Some while ago, I watched some documentaries about forensic anthropology. Best known in the novels by Kathy Reichs, but it's a real thing. There's a unit for it in the UK. Anyway, one of the human remains they examined was exhumed from a medieval friary in Ipswich that was discovered when some building work was being done. What attracted attention was that the remains were initially identified as a
sub-Saharan man by the archeologists who worked the site before the building work was allowed to be done. That would have been fascinating. Someone migrating from Africa north of the Sahara to Ipswich in the middle ages was nothing to write home about, but from south of the Sahara was a different thing entirely. That wasn't known to have happened. The amount of information the team was able to uncover was fascinating, but the person's birthplace wasn't. The initial identification was mistaken - they definitely came from north of the Sahara.

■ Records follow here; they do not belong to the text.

File: config.mk
export PLATFORM = sky130hd
export DESIGN_NAME = rpDriveBank
export DESIGN_NICKNAME = d
export VERILOG_FILES = /design/src/rtl/rpPkg.sv /design/src/rtl/rpDriveBank.sv /design/src/rtl/rpReadMux.sv /design/src/rtl/rpDrive.sv /design/src/rtl/rpTrkSecAddr.sv /design/src/rtl/rpCylAddr.sv /design/src/rtl/rpRegDecode.sv
export VERILOG_INCLUDE_DIRS = /design/src /design/src/include
export SDC_FILE = /design/constraint.sdc
export NUM_CORES = 1
export LEC_CHECK = 0
export BUFFER_PORTS_ARGS = -buffer_cell sky130_fd_sc_hd__buf_4
export CAP_MARGIN = 5
export CORE_MARGIN = 2
export CORE_UTILIZATION = 60
export DETAILED_ROUTE_END_ITERATION = 10
export HOLD_SLACK_MARGIN = 0.02
export PLACE_DENSITY = 0.88
export RECOVER_POWER = 100
export SETUP_SLACK_MARGIN = 0.2
export SYNTH_ARGS = -nofsm -noshare
export SYNTH_HDL_FRONTEND = slang
export SYNTH_HIERARCHICAL = 1
export SYNTH_SLANG_ARGS = --single-unit
File: constraint.sdc
create_clock -name clk -period 3.7 [get_ports clk]
set_input_delay 0.555 -clock clk [delete_from_list [all_inputs] [get_ports clk]]
set_output_delay 0.555 -clock clk [all_outputs]
set_load 0.02 [all_outputs]
File: src/include/rp_macros.svh
/* Bank size, pack geometry, positioning time and register field positions.
   RP_DRV_BITS must be wide enough to address RP_NUM_DRIVES drives */
`ifndef RP_MACROS_SVH
`define RP_MACROS_SVH

//////////////////////////////////////////////////////////////////////
// Bank size
//////////////////////////////////////////////////////////////////////
`define RP_NUM_DRIVES   4
`define RP_DRV_BITS     2

// Pack geometry, counts start at zero
`define RP_SECTORS      20
`define RP_TRACKS       19

// Clocks of ready low after SEEK or RECAL
`define RP_SEEK_CYCLES  8

//////////////////////////////////////////////////////////////////////
// Register field positions
//////////////////////////////////////////////////////////////////////
// CS1
`define RP_CS1_GO       0
`define RP_CS1_FUNC_HI  5
`define RP_CS1_FUNC_LO  1
`define RP_CS1_RDY      7

// DA
`define RP_DA_TRK_HI    12
`define RP_DA_TRK_LO    8
`define RP_DA_SEC_HI    4
`define RP_DA_SEC_LO    0

// DC
`define RP_DC_CYL_HI    9
`define RP_DC_CYL_LO    0

`endif
File: src/rtl/rpPkg.sv
/* Shared types of the RP drive bank. Function codes follow the RH CS1 field;
   ADVANCE borrows the read-data code and only steps the sector address */
`default_nettype none

package rpPkg;

   // Host write word, as wide as the processor word
   typedef logic [35:0] rpData_t;

   // Register read value
   typedef logic [15:0] rpReg_t;

   // Desired cylinder
   typedef logic [9:0] rpCyl_t;

   // CS1 function codes, bits 5:1 of the written word
   typedef enum logic [4:0] {
      funcNop     = 5'd0,
      funcSeek    = 5'd2,
      funcRecal   = 5'd3,
      funcPreset  = 5'd8,
      funcAdvance = 5'd28
   } rpFunc_t;

   // Register select on the host bus
   typedef enum logic [1:0] {
      regCs1 = 2'd0,
      regDa  = 2'd1,
      regDc  = 2'd2
   } rpRegSel_t;

endpackage

`default_nettype wire

File: src/rtl/rpDriveBank.sv
/* Bank of RP_NUM_DRIVES register sets. A write lands at the edge after the one
   that samples the strobe; reads are combinational */
`default_nettype none
`timescale 1ns/1ns

`include "rp_macros.svh"

module rpDriveBank
   import rpPkg::*;
(
   input  wire logic                      clk,
   input  wire logic                      rstN,
   input  wire logic                      wrStrobe,
   input  wire logic [`RP_DRV_BITS-1:0]   wrDrv,
   input  wire rpRegSel_t                 wrReg,
   input  wire rpData_t                   wrData,
   input  wire logic [`RP_DRV_BITS-1:0]   rdDrv,
   input  wire rpRegSel_t                 rdReg,
   output rpReg_t                         rdData,
   output logic [`RP_NUM_DRIVES-1:0]      drvReady
);

   localparam int regBits = $bits(rpReg_t);

   rpData_t                                  wrDataQ;
   logic [`RP_NUM_DRIVES-1:0]                dcWrite;
   logic [`RP_NUM_DRIVES-1:0]                daWrite;
   logic [`RP_NUM_DRIVES-1:0]                preset;
   logic [`RP_NUM_DRIVES-1:0]                recal;
   logic [`RP_NUM_DRIVES-1:0]                seek;
   logic [`RP_NUM_DRIVES-1:0]                advance;
   logic [`RP_NUM_DRIVES*regBits-1:0]        dcAll;
   logic [`RP_NUM_DRIVES*regBits-1:0]        daAll;

   // Host write decode
   rpRegDecode uRegDecode (
      .clk      (clk),
      .rstN     (rstN),
      .wrStrobe (wrStrobe),
      .wrDrv    (wrDrv),
      .wrReg    (wrReg),
      .wrData   (wrData),
      .wrDataQ  (wrDataQ),
      .dcWrite  (dcWrite),
      .daWrite  (daWrite),
      .preset   (preset),
      .recal    (recal),
      .seek     (seek),
      .advance  (advance)
   );

   //////////////////////////////////////////////////////////////////////
   // Drives
   //////////////////////////////////////////////////////////////////////
   for (genvar i = 0; i < `RP_NUM_DRIVES; i++)
   begin : gDrive
      rpDrive uDrive (
         .clk     (clk),
         .rstN    (rstN),
         .wrData  (wrDataQ),
         .dcWrite (dcWrite[i]),
         .daWrite (daWrite[i]),
         .preset  (preset[i]),
         .recal   (recal[i]),
         .seek    (seek[i]),
         .advance (advance[i]),
         .dc      (dcAll[i*regBits +: regBits]),
         .da      (daAll[i*regBits +: regBits]),
         .ready   (drvReady[i])
      );
   end

   // Host read select
   rpReadMux uReadMux (
      .rdDrv    (rdDrv),
      .rdReg    (rdReg),
      .dcAll    (dcAll),
      .daAll    (daAll),
      .readyAll (drvReady),
      .rdData   (rdData)
   );

endmodule

`default_nettype wire

File: src/rtl/rpReadMux.sv
/* Combinational read select. A missing drive or an unused register reads 0 */
`default_nettype none
`timescale 1ns/1ns

`include "rp_macros.svh"

module rpReadMux
   import rpPkg::*;
(
   input  wire logic [`RP_DRV_BITS-1:0]                      rdDrv,
   input  wire rpRegSel_t                                    rdReg,
   input  wire logic [`RP_NUM_DRIVES*$bits(rpReg_t)-1:0]     dcAll,
   input  wire logic [`RP_NUM_DRIVES*$bits(rpReg_t)-1:0]     daAll,
   input  wire logic [`RP_NUM_DRIVES-1:0]                    readyAll,
   output rpReg_t                                            rdData
);

   localparam int regBits = $bits(rpReg_t);

   always_comb
   begin
      rdData = '0;
      // Drive must exist
      if (int'(rdDrv) < `RP_NUM_DRIVES)
      begin
         case (rdReg)
            // Status word holds only ready
            regCs1:  rdData[`RP_CS1_RDY] = readyAll[rdDrv];
            regDa:   rdData = daAll[rdDrv*regBits +: regBits];
            regDc:   rdData = dcAll[rdDrv*regBits +: regBits];
            default: rdData = '0;
         endcase
      end
   end

endmodule

`default_nettype wire

File: src/rtl/rpDrive.sv
/* One drive. SEEK or RECAL holds ready low for RP_SEEK_CYCLES clocks;
   a new SEEK during positioning restarts the timer */
`default_nettype none
`timescale 1ns/1ns

`include "rp_macros.svh"

module rpDrive
   import rpPkg::*;
(
   input  wire logic     clk,
   input  wire logic     rstN,
   input  wire rpData_t  wrData,
   input  wire logic     dcWrite,
   input  wire logic     daWrite,
   input  wire logic     preset,
   input  wire logic     recal,
   input  wire logic     seek,
   input  wire logic     advance,
   output rpReg_t        dc,
   output rpReg_t        da,
   output logic          ready
);

   localparam int timerBits = $clog2(`RP_SEEK_CYCLES + 1);

   logic [timerBits-1:0]  timer;
   logic                  clearAddr;
   logic                  cylCarry;

   //////////////////////////////////////////////////////////////////////
   // Positioning timer
   //////////////////////////////////////////////////////////////////////
   always_ff @(posedge clk)
   begin
      if (!rstN)
         timer <= '0;
      else if (seek || recal)
         timer <= timerBits'(`RP_SEEK_CYCLES);
      else if (timer != '0)
         timer <= timer - 1'b1;
   end

   // Ready whenever the heads are not moving
   assign ready = (timer == '0);

   // Both functions zero the address
   assign clearAddr = preset || recal;

   //////////////////////////////////////////////////////////////////////
   // Address registers
   //////////////////////////////////////////////////////////////////////
   rpCylAddr uCylAddr (
      .clk    (clk),
      .rstN   (rstN),
      .wrData (wrData),
      .clear  (clearAddr),
      .load   (dcWrite),
      .inc    (cylCarry),
      .ready  (ready),
      .dc     (dc)
   );

   // Track/sector wrap steps the cylinder
   rpTrkSecAddr uTrkSecAddr (
      .clk      (clk),
      .rstN     (rstN),
      .wrData   (wrData),
      .clear    (clearAddr),
      .load     (daWrite),
      .advance  (advance),
      .ready    (ready),
      .da       (da),
      .cylCarry (cylCarry)
   );

endmodule

`default_nettype wire

File: src/rtl/rpTrkSecAddr.sv
/* Desired track and sector. Out-of-range loads are kept as written;
   cylCarry is combinational and only valid in the advancing cycle */
`default_nettype none
`timescale 1ns/1ns

`include "rp_macros.svh"

module rpTrkSecAddr
   import rpPkg::*;
(
   input  wire logic     clk,
   input  wire logic     rstN,
   input  wire rpData_t  wrData,
   input  wire logic     clear,
   input  wire logic     load,
   input  wire logic     advance,
   input  wire logic     ready,
   output rpReg_t        da,
   output logic          cylCarry
);

   logic [`RP_DA_TRK_HI:`RP_DA_TRK_LO]  trk;
   logic [`RP_DA_SEC_HI:`RP_DA_SEC_LO]  sec;
   logic                                step;
   logic                                secWrap;
   logic                                trkWrap;

   // Advance ignored while positioning
   assign step    = advance && ready && !clear;
   // Last sector of a track
   assign secWrap = (sec == `RP_SECTORS - 1);
   // Last track of a cylinder
   assign trkWrap = (trk == `RP_TRACKS - 1);

   // Step off the end of the cylinder
   assign cylCarry = step && secWrap && trkWrap;

   //////////////////////////////////////////////////////////////////////
   // Address register
   //////////////////////////////////////////////////////////////////////
   always_ff @(posedge clk)
   begin
      if (!rstN || clear)
      begin
         trk <= '0;
         sec <= '0;
      end
      else if (load && ready)
      begin
         trk <= wrData[`RP_DA_TRK_HI:`RP_DA_TRK_LO];
         sec <= wrData[`RP_DA_SEC_HI:`RP_DA_SEC_LO];
      end
      else if (step)
      begin
         if (secWrap)
         begin
            sec <= '0;
            // Next track, or back to track zero
            trk <= trkWrap ? '0 : trk + 1'b1;
         end
         else
            sec <= sec + 1'b1;
      end
   end

   // Fields placed as in the DA register
   always_comb
   begin
      da = '0;
      da[`RP_DA_TRK_HI:`RP_DA_TRK_LO] = trk;
      da[`RP_DA_SEC_HI:`RP_DA_SEC_LO] = sec;
   end

endmodule

`default_nettype wire

File: src/rtl/rpCylAddr.sv
/* Desired cylinder. Clear wins, a load needs ready, an increment wraps at 1024 */
`default_nettype none
`timescale 1ns/1ns

`include "rp_macros.svh"

module rpCylAddr
   import rpPkg::*;
(
   input  wire logic     clk,
   input  wire logic     rstN,
   input  wire rpData_t  wrData,
   input  wire logic     clear,
   input  wire logic     load,
   input  wire logic     inc,
   input  wire logic     ready,
   output rpReg_t        dc
);

   rpCyl_t cyl;

   // Clear first
   // Loads ignored while positioning
   always_ff @(posedge clk)
   begin
      if (!rstN || clear)
         cyl <= '0;
      else if (load && ready)
         cyl <= wrData[`RP_DC_CYL_HI:`RP_DC_CYL_LO];
      else if (inc)
         cyl <= cyl + 1'b1;   // carry from track/sector
   end

   // Upper bits read as zero
   assign dc = rpReg_t'(cyl);

endmodule

`default_nettype wire

File: src/rtl/rpRegDecode.sv
/* Host writes land one clock later as per-drive pulses and wrDataQ.
   Out-of-range drives and CS1 writes without GO produce no pulse */
`default_nettype none
`timescale 1ns/1ns

`include "rp_macros.svh"

module rpRegDecode
   import rpPkg::*;
(
   input  wire logic                      clk,
   input  wire logic                      rstN,
   input  wire logic                      wrStrobe,
   input  wire logic [`RP_DRV_BITS-1:0]   wrDrv,
   input  wire rpRegSel_t                 wrReg,
   input  wire rpData_t                   wrData,
   output rpData_t                        wrDataQ,
   output logic [`RP_NUM_DRIVES-1:0]      dcWrite,
   output logic [`RP_NUM_DRIVES-1:0]      daWrite,
   output logic [`RP_NUM_DRIVES-1:0]      preset,
   output logic [`RP_NUM_DRIVES-1:0]      recal,
   output logic [`RP_NUM_DRIVES-1:0]      seek,
   output logic [`RP_NUM_DRIVES-1:0]      advance
);

   logic                       drvValid;
   logic [`RP_NUM_DRIVES-1:0]  drvHot;
   logic                       csGo;
   logic [4:0]                 funcCode;

   // Only drive numbers that exist
   assign drvValid = (int'(wrDrv) < `RP_NUM_DRIVES);

   // One-hot drive select, empty when no strobe
   always_comb
   begin
      drvHot = '0;
      if (wrStrobe && drvValid)
         drvHot[wrDrv] = 1'b1;
   end

   // CS1 function field
   assign funcCode = wrData[`RP_CS1_FUNC_HI:`RP_CS1_FUNC_LO];
   // Functions act only with GO
   assign csGo     = (wrReg == regCs1) && wrData[`RP_CS1_GO];

   //////////////////////////////////////////////////////////////////////
   // Pulse registers
   //////////////////////////////////////////////////////////////////////
   always_ff @(posedge clk)
   begin
      if (!rstN)
      begin
         dcWrite <= '0;
         daWrite <= '0;
         preset  <= '0;
         recal   <= '0;
         seek    <= '0;
         advance <= '0;
      end
      else
      begin
         dcWrite <= (wrReg == regDc) ? drvHot : '0;
         daWrite <= (wrReg == regDa) ? drvHot : '0;
         // NOP and unknown codes fall through to no pulse
         preset  <= (csGo && funcCode == funcPreset)  ? drvHot : '0;
         recal   <= (csGo && funcCode == funcRecal)   ? drvHot : '0;
         seek    <= (csGo && funcCode == funcSeek)    ? drvHot : '0;
         advance <= (csGo && funcCode == funcAdvance) ? drvHot : '0;
      end
   end

   // Write data held for the drives
   always_ff @(posedge clk)
   begin
      if (wrStrobe)
         wrDataQ <= wrData;
   end

endmodule

`default_nettype wire

Word level (Yosys, flattened, before mapping)
Cells that the tools add are included.
{"block": "totals", "ff_bits": 133, "in_bits": 47}
{"block": "op_classes", "add_sub_neg": 16, "n_lt_le_gt_ge": 3, "n_eq_ne": 16, "shift": 2, "n_mux": 52, "bitwise": 1, "n_reduce_logical": 87}
{"operator": "$mux 5", "n": 28}
{"operator": "$shiftx 64x7->16", "n": 2}
{"operator": "$mux 10", "n": 8}
{"operator": "$eq 5x5->1 const B", "n": 9}
{"operator": "$add 10x1->10 const B", "n": 4}
{"operator": "$add 5x1->5 const B", "n": 8}
{"operator": "$mux 4", "n": 9}
{"operator": "$reduce_bool 2->1", "n": 16}
{"operator": "$logic_and 1x1->1", "n": 30}
{"operator": "$reduce_and 2->1", "n": 10}
{"operator": "$logic_not 4->1", "n": 4}
{"operator": "$pmux 8 s2", "n": 1}
{"operator": "$reduce_bool 4->1", "n": 4}
{"operator": "$sub 4x1->4 const B", "n": 4}
{"operator": "$pmux 7 s2", "n": 1}
{"operator": "$logic_or 1x1->1", "n": 12}
{"operator": "$eq 5x2->1 const B", "n": 2}
{"operator": "$reduce_or 2->1", "n": 4}
{"operator": "$lt 2x3->1 const B", "n": 2}
{"operator": "$eq 5x4->1 const B", "n": 1}
{"operator": "$logic_not 1->1", "n": 5}
{"operator": "$eq 2x1->1 const B", "n": 2}
{"operator": "$eq 2x2->1 const B", "n": 2}
{"operator": "$logic_not 2->1", "n": 2}
{"operator": "6 further kinds", "n": 7}

Depth between registers and ports, before layout
Gate-level depths: netlist (run 1).
{"block": "depth", "ltp_word": 7, "mapped_depth": 9, "ltp_nobuf": 8}

Hierarchy
Netlist (run 1), hierarchy kept.
{"module": "rpTrkSecAddr", "instances": 4, "cells_each": 90, "area_each_um2": 703.2, "seq_area_each_um2": 200.2}
{"module": "rpCylAddr", "instances": 4, "cells_each": 70, "area_each_um2": 598.1, "seq_area_each_um2": 200.2}
{"module": "rpRegDecode", "instances": 1, "cells_each": 100, "area_each_um2": 1813.0, "seq_area_each_um2": 1561.5}
{"module": "rpReadMux", "instances": 1, "cells_each": 91, "area_each_um2": 1178.6, "seq_area_each_um2": 0.0}
{"module": "rpDrive", "instances": 4, "cells_each": 22, "area_each_um2": 209.0, "seq_area_each_um2": 80.1}

Worst setup path after synthesis (run 1)
OpenSTA, ideal clock, no wires.
{"block": "synth_timing", "kind": "register -> register", "from": "reg gDrive[2].uDrive.timer[0]", "to": "reg gDrive[2].uDrive.uCylAddr.cyl[7]", "setup_time_ns": 0.074, "arrival_time_ns": 2.411, "required_ns": 3.626, "slack_ns": 1.215, "path_stages_with_launch": 10, "path_buffers": 1, "cell_sequence": "dfxtp_1 > inv_1 > ha_1 > nor3b_4 > nand3b_1 > nor2_1 > buf_6 > nand4_4 > or4_1 > a31oi_1"}
{"block": "synth_via", "elab_chain_len": 6, "word_cells_on_any_way": 8}
{"element": "start: declaration", "line_no": "rpDrive.sv:27", "text": "logic [timerBits-1:0] timer;"}
{"element": "start signal: assignment", "line_no": "rpDrive.sv:39", "text": "timer <= timerBits'(`RP_SEEK_CYCLES);"}
{"element": "start signal: assignment", "line_no": "rpDrive.sv:41", "text": "timer <= timer - 1'b1;"}
{"element": "$logic_not 4->1", "line_no": "rpDrive.sv:45", "text": "assign ready = (timer == '0);"}
{"element": "named net drvReady[2]", "line_no": "rpDriveBank.sv:20", "text": "output logic [`RP_NUM_DRIVES-1:0] drvReady"}
{"element": "$logic_and 1x1->1 (2 in series)", "line_no": "rpTrkSecAddr.sv:29", "text": "assign step = advance && ready && !clear;"}
{"element": "$logic_and 1x1->1 (2 in series)", "line_no": "rpTrkSecAddr.sv:36", "text": "assign cylCarry = step && secWrap && trkWrap;"}
{"element": "named net gDrive[2].uDrive.cylCarry", "line_no": "rpDrive.sv:29", "text": "logic cylCarry;"}
{"element": "$reduce_bool 2->1 (no source line)"}
{"element": "end signal: assignment", "line_no": "rpCylAddr.sv:29", "text": "cyl <= wrData[`RP_DC_CYL_HI:`RP_DC_CYL_LO];"}
{"element": "end signal: assignment", "line_no": "rpCylAddr.sv:31", "text": "cyl <= cyl + 1'b1;"}
{"element": "end: declaration", "line_no": "rpCylAddr.sv:20", "text": "rpCyl_t cyl;"}
The timed path passes the listed nets, and every way through them passes these cells.
A chain may end at the register's enable or synchronous reset.

Final worst setup path (run 1)
{"block": "layout_timing", "from": "in rdDrv[0]", "to": "out rdData[0]"}
{"block": "layout_via", "elab_chain_len": 2, "word_cells_on_any_way": 3}
{"element": "start: declaration", "line_no": "rpDriveBank.sv:17", "text": "input wire logic [`RP_DRV_BITS-1:0] rdDrv,"}
{"element": "$shiftx 64x7->16 (on tied branches)", "line_no": "rpReadMux.sv:30, rpReadMux.sv:29"}
{"element": "$pmux 7 s2 (*)", "line_no": "rpReadMux.sv:26", "text": "case (rdReg)"}
{"element": "end: declaration", "line_no": "rpDriveBank.sv:19", "text": "output rpReg_t rdData,"}
Every way passes the cells marked *; elsewhere a longest branch is shown, timed or not.

==> results of run 1 <==
-- critical path, stage by stage --
cell	delay [ps]
clkbuf_2	780
mux4_1	680
a22oi_1	290
nor2b_1	90
clkbuf_1	180
-- routing by layer --
layer	global-route usage, %	wire length [um]	up-vias
met5	0	0	-
met4	12.4	582	0
met3	5.57	2100	58
met2	48.3	10100	401
met1	38.2	8740	3462
li1	-	-	3373
-- final cells by class --
cell class                      count  area (sq um)
Fill cell                        1093          4790
Clock inverter                     15           176
Sequential cell                   133          2790
Inverter                           19          71.3
Tap cell                          180           225
Timing Repair Buffer               44           245
Clock buffer                       17           425
Multi-Input combinational cell    707          4990
-- flip-flops by register name, indices dropped and copies added (netlist names) --
name,cells
gDrive.uDrive/uCylAddr/cyl,40
gDrive.uDrive/uTrkSecAddr/sec,20
gDrive.uDrive/uTrkSecAddr/trk,20
gDrive.uDrive/timer,16
uRegDecode/wrDataQ,13
uRegDecode/advance,4
uRegDecode/daWrite,4
uRegDecode/dcWrite,4
uRegDecode/preset,4
uRegDecode/recal,4
uRegDecode/seek,4
-- power groups by stage --
stage | clock network [W] | registers, W | logic, W
finish | 0.00172 | 0.00167 | 0.000914
global route | 0.00179 | 0.00168 | 0.000986
CTS | 0.00174 | 0.00168 | 0.000971
detailed placement | 0 | 0.00170 | 0.000952
global placement | 0 | 0.00170 | 0.000923
floorplan | 0 | 0.00166 | 0.000681
-- final timing paths --
check,start,endpoint,slack (ps),cells past startpoint
setup reg to reg,gDrive[1].uDrive/timer[0]$_SDFFE_PP0N_,gDrive[1].uDrive/uCylAddr/cyl[9]$_SDFFE_PP0P_,680,8
hold / removal,wrData[9],uRegDecode/wrDataQ[9]$_DFFE_PP_,310,1
setup / recovery,rdDrv[0],rdData[0],550,5
hold reg to reg,gDrive[0].uDrive/timer[1]$_SDFFE_PP0N_,gDrive[0].uDrive/timer[1]$_SDFFE_PP0N_,490,2
-- through the flow --
| stage | instance area, sq um | setup slack (ps) |
|---|---|---|
| floorplan | 8490 | 1210 |
| global placement | 8500 | 965 |
| detailed placement | 8500 | 950 |
| CTS | 9100 | 698 |
| global route | 8920 | 430 |
| finish | 8920 | 553 |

Oh, don't get me started on the Afrocentrists. I've had some EPIC arguments with them about Egypt. A while back a tomb of two half-brothers was found. One of which was half-Nubian the other not (different mothers rather than different fathers, I presume). That sole fact when it emerged was like dropping a pig in a piranha pool. Afro-centrists swarmed on it ignoring everything else. Hello - you had Nubia (a Black nation) immediately South of Egypt. And later invaded by Egypt. Of COURSE there were Black people in Egypt. It didn't make it a "Black Civilisation". The other one is one single line lifted without context from Herodotus where he describes Egyptians as being dark skinned. He meant darker than Greeks and goes on to explicitly say they were the same as (iirc) Colchans who we know were not Black and further go on to talk separately about people with actual Black skin "with hair like wool" as another group again. But no, whenever you talk with an Afrocentrist, they'll tell you that a Greek historian said Egyptians "had dark skin".

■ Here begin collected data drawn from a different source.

File: src/design/game_pkg.sv
package game_pkg;

	//////////////////////////////
	// game controller states
	//////////////////////////////

	// codes come from the game controller, keep them fixed
	typedef enum logic [3:0] {
		IDLE               = 4'd0,  // waiting for start, sound is silent
		GAME_ONGOING       = 4'd2,
		REQUEST_MOLE       = 4'd3,  // one cycle pulse state
		MOLE_COUNTDOWN     = 4'd4,  // mole shown, pop-up clip
		MOLE_MISSED        = 4'd5,
		MOLE_WHACKED       = 4'd6,
		MOLE_MISSED_SOUND  = 4'd9,  // extra time for the missed clip
		MOLE_WHACKED_SOUND = 4'd10  // extra time for the whacked clip
	} game_state_t;

	// clip loader, one state per clip then done
	typedef enum logic [1:0] {
		LOAD_POP,
		LOAD_MISSED,
		LOAD_WHACKED,
		LOAD_DONE
	} load_state_t;

	typedef logic [22:0] flash_addr_t; // flash word address
	typedef logic [15:0] flash_word_t; // flash data word, low byte is the sample

endpackage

It's particularly dumb because if they want a historical Black kingdom to create some Golden Age racial narrative (like Zionists and Jerusalem or White Supremacists and Rome), Nubia and Ethiopia and right ******* next to Egypt and were Black kingdoms. Pretty successful ones, too. But I guess Egypt has the name recognition.
Laying claim to Egypt can be coupled with laying claim to Greek knowledge being copied from Egypt and then run on to claiming that pretty much everything was invented by "blacks" and stolen by those evil demons, the "whites". Perfect for "black" supremacists, but they have to nail down the claim to ancient Egypt first. No doubt at least some of them know it's a lie, but it's a politically useful lie.